An electrodeless atmospheric microwave plasma jet for efficient degradation of antibiotic norfloxacin

• Published in: Journal of environmental management Vol. 291; p. 112729
• Main Authors: Xue, Li, Zhao, Chaoxia, Mo, Qi, Zhou, Yanping, Huang, Kama
• Format: Journal Article
• Language: English
• Published: England Elsevier Ltd 01.08.2021
• Subjects: antibiotics; Antimicrobial activity; aquatic environment; benzene; Degradation pathway; direct contact; Electrodeless high-flow atmospheric microwave plasma jet; environmental management; Escherichia coli; hydroxyl radicals; mineralization; Norfloxacin; oxidation; piperazine; toxicity; Antimicrobial activity; Electrodeless high-flow atmospheric microwave plasma jet; Norfloxacin; Degradation pathway
• ISSN: 0301-4797; 1095-8630; 1095-8630
• DOI: 10.1016/j.jenvman.2021.112729

Plasma technology is increasingly being used for the degradation of residual antibiotics in aquatic environments. However, the electrodes in conventional plasma generators are subject to erosion, which can pollute the reaction system and shorten its lifetime. To overcome these drawbacks, we developed an electrodeless high-flow atmospheric microwave plasma jet (MPJ) for fast and efficient degradation of residual norfloxacin (NOR), a typical fluoroquinolone antibiotic that is frequently detected in the aquatic environment owing to its widespread use in the treatment of various infectious diseases. Stable plasma was generated through a low-cost magnetron with the assistance of injection-locking technology. The degradation efficiency of NOR (20 mg/L) reached 98.27 ± 1.03% at 6 min and the mineralisation efficiency reached 68.67 ± 3.21% at 15 min. The fast degradation process of the NOR solution contributes to the large cross-section (approximately 153 mm2) of the plasma in direct contact with the solution. Hydroxyl radical (•OH) scavengers were used to identify the generated oxidising species, which indicated that their non-selective oxidation plays a major role in NOR degradation. Three main possible degradation pathways and mechanisms were proposed, namely the attack of •OH on the piperazine ring, quinolone ring, and benzene ring. The NOR solution was not toxic to Escherichia coli after 20 min of degradation.
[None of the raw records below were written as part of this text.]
--- src/rtl/card_host_map.vh ---
// Register offsets, bit positions and reset values of the status and interrupt bank
`ifndef CARD_HOST_MAP_VH
`define CARD_HOST_MAP_VH
`define OFS_STATUS        8'h40
`define OFS_IRQ_ENABLE    8'h44
`define OFS_IRQ_DISABLE   8'h48
`define OFS_IRQ_MASK      8'h4c
`define OFS_COMMAND       8'h14
`define OFS_PERIPH_COUNT  8'h50
`define BIT_CMD_READY     0
`define BIT_RX_READY      1
`define BIT_TX_READY      2
`define BIT_BLOCK_END     3
`define BIT_XFER_ACTIVE   4
`define BIT_NOT_BUSY      5
`define BIT_END_RX        6
`define BIT_END_TX        7
`define BIT_SLOT_A_IRQ    8
`define BIT_SLOT_B_IRQ    9
`define BIT_RX_FULL       14
`define BIT_TX_EMPTY      15
`define BIT_RSP_INDEX     16
`define BIT_RSP_DIR       17
`define BIT_RSP_CRC       18
`define BIT_RSP_END       19
`define BIT_RSP_TIMEOUT   20
`define BIT_DATA_CRC      21
`define BIT_DATA_TIMEOUT  22
`define BIT_OVERRUN       30
`define BIT_UNDERRUN      31
`define MASK_RESET        32'h0000_0000
`define STATUS_IMPL_BITS  32'hc07f_c3ff
`endif

--- src/rtl/card_host_status_irq_bank.v ---
// Status flags, interrupt mask and Wishbone slave of the card host interface
// Function
// - rx full when both rx counters zero
// - tx empty when both tx counters zero
// - index mismatch sets flag; command write clears
// - missing direction bit sets direction error
// - response CRC7 failure; command write clears
// - missing end bit; command write clears
// - response latency exceeded; command write clears
// - data CRC16 failure; status read clears
// - data wait exceeded; status read clears
// - lost received byte; new transfer clears
// - byte sent unwritten; new transfer clears
// - per-slot card interrupt; status read clears
// - enable register sets mask bits
// - disable register clears mask bits
// - mask readable, one means enabled
//
// The implementer's own choices: the Wishbone interface to the registers and the placing of the registers.
`include "card_host_map.vh"
module card_host_status_irq_bank #(
  parameter CW = 16
) (
  // Clock and reset
  input  wire          clk,
  input  wire          rstn,
  // Wishbone slave
  input  wire          wb_cyc_i,
  input  wire          wb_stb_i,
  input  wire          wb_we_i,
  input  wire [7:0]    wb_adr_i,
  input  wire [3:0]    wb_sel_i,
  input  wire [31:0]   wb_dat_i,
  output reg  [31:0]   wb_dat_o,
  output reg           wb_ack_o,
  // Lower status flags from the command and data path
  input  wire [7:0]    lower_status,
  // Peripheral DMA counters
  input  wire [CW-1:0] receive_counter,
  input  wire [CW-1:0] receive_next_counter,
  input  wire [CW-1:0] transmit_counter,
  input  wire [CW-1:0] transmit_next_counter,
  // Response checker events, one-cycle pulses
  input  wire          rsp_index_mismatch,
  input  wire          rsp_dir_missing,
  input  wire          rsp_crc_fail,
  input  wire          rsp_end_missing,
  input  wire          rsp_latency_exceeded,
  // Data path events, one-cycle pulses
  input  wire          data_crc_fail,
  input  wire          data_wait_exceeded,
  input  wire          rx_byte_lost,
  input  wire          tx_byte_unwritten,
  input  wire          data_cmd_sent,
  // Card interrupt levels from the slot pins
  input  wire          slot_a_irq_pin,
  input  wire          slot_b_irq_pin,
  // Interrupt and command write strobe
  output reg           irq,
  output wire          command_write
);
  reg  [31:0] mask_q;
  reg  [31:0] mask_d;
  reg         a_s1_q;
  reg         a_s2_q;
  reg         a_s3_q;
  reg         b_s1_q;
  reg         b_s2_q;
  reg         b_s3_q;
  wire        rx_full;
  wire        tx_empty;
  wire [31:0] status;
  wire        req;
  wire        wr;
  wire        rd_status;
  wire        slot_a_rise;
  wire        slot_b_rise;
  wire [12:0] set_v;
  wire [12:0] clr_v;
  wire [12:0] flag_v;

  // Single-cycle ack; hold off a second ack while master releases
  assign req           = wb_cyc_i && wb_stb_i && !wb_ack_o;
  assign wr            = req && wb_we_i;
  assign rd_status     = req && !wb_we_i && (wb_adr_i == `OFS_STATUS);
  assign command_write = wr && (wb_adr_i == `OFS_COMMAND);

  // Slot pins come from outside, two flops before use
  always @(posedge clk) begin
    if (!rstn) begin
      a_s1_q <= 1'b0;
      a_s2_q <= 1'b0;
      a_s3_q <= 1'b0;
      b_s1_q <= 1'b0;
      b_s2_q <= 1'b0;
      b_s3_q <= 1'b0;
    end else begin
      a_s1_q <= slot_a_irq_pin;
      a_s2_q <= a_s1_q;
      a_s3_q <= a_s2_q;
      b_s1_q <= slot_b_irq_pin;
      b_s2_q <= b_s1_q;
      b_s3_q <= b_s2_q;
    end
  end
  assign slot_a_rise = a_s2_q && !a_s3_q;
  assign slot_b_rise = b_s2_q && !b_s3_q;

  counter_zero_flags #(.CW(CW)) u_zero (
    .clk                   (clk),
    .rstn                  (rstn),
    .receive_counter       (receive_counter),
    .receive_next_counter  (receive_next_counter),
    .transmit_counter      (transmit_counter),
    .transmit_next_counter (transmit_next_counter),
    .rx_buffer_full        (rx_full),
    .tx_buffer_empty       (tx_empty)
  );

  // Sticky set vector, order matches flag_v
  // index mismatch
  assign set_v = {slot_b_rise, slot_a_rise, tx_byte_unwritten, rx_byte_lost, data_wait_exceeded,
                  data_crc_fail, rsp_latency_exceeded, rsp_end_missing, rsp_crc_fail,
                  rsp_dir_missing, rsp_index_mismatch, 2'b00};
  // Direction error has no clear; the command write clears its neighbours
  assign clr_v = {rd_status, rd_status, data_cmd_sent, data_cmd_sent, rd_status, rd_status,
                  command_write, command_write, command_write, 1'b0, command_write, 2'b00};

  genvar gi;
  generate
    for (gi = 2; gi < 13; gi = gi + 1) begin : g_flag
      sticky_flag u_flag (
        .clk    (clk),
        .rstn   (rstn),
        .set    (set_v[gi]),
        .clr    (clr_v[gi]),
        .flag_q (flag_v[gi])
      );
    end
  endgenerate
  assign flag_v[1:0] = {tx_empty, rx_full};

  // Status word assembly
  assign status = {flag_v[10], flag_v[9], 7'h00, flag_v[8], flag_v[7], flag_v[6], flag_v[5],
                   flag_v[4], flag_v[3], flag_v[2], flag_v[1], flag_v[0], 4'h0,
                   flag_v[12], flag_v[11], lower_status};

  always @* begin
    mask_d = mask_q;
    if (wr && (wb_adr_i == `OFS_IRQ_ENABLE)) begin
      mask_d = mask_q | (wb_dat_i & `STATUS_IMPL_BITS);
    end else if (wr && (wb_adr_i == `OFS_IRQ_DISABLE)) begin
      mask_d = mask_q & ~wb_dat_i;
    end
  end

  always @(posedge clk) begin
    if (!rstn) begin
      mask_q   <= `MASK_RESET;
      wb_ack_o <= 1'b0;
      wb_dat_o <= 32'h0000_0000;
      irq      <= 1'b0;
    end else begin
      mask_q   <= mask_d;
      wb_ack_o <= req;
      irq      <= |(status & mask_q);
      if (req && !wb_we_i) begin
        case (wb_adr_i)
          `OFS_STATUS:   wb_dat_o <= status;
          `OFS_IRQ_MASK: wb_dat_o <= mask_q;
          default:       wb_dat_o <= 32'h0000_0000;
        endcase
      end
    end
  end
endmodule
Thus, the high-flow atmospheric MPJ is an effective technology for the degradation of antibiotics in aqueous solutions. [Display omitted] •An electrodeless high-flow atmospheric microwave plasma jet for fast degradation of NOR.•Injection locking technology helps low-cost magnetrons to produce stable plasma.•The antimicrobial activity of treated NOR against E. coli was completely eliminated.•Three possible degradation pathways were proposed.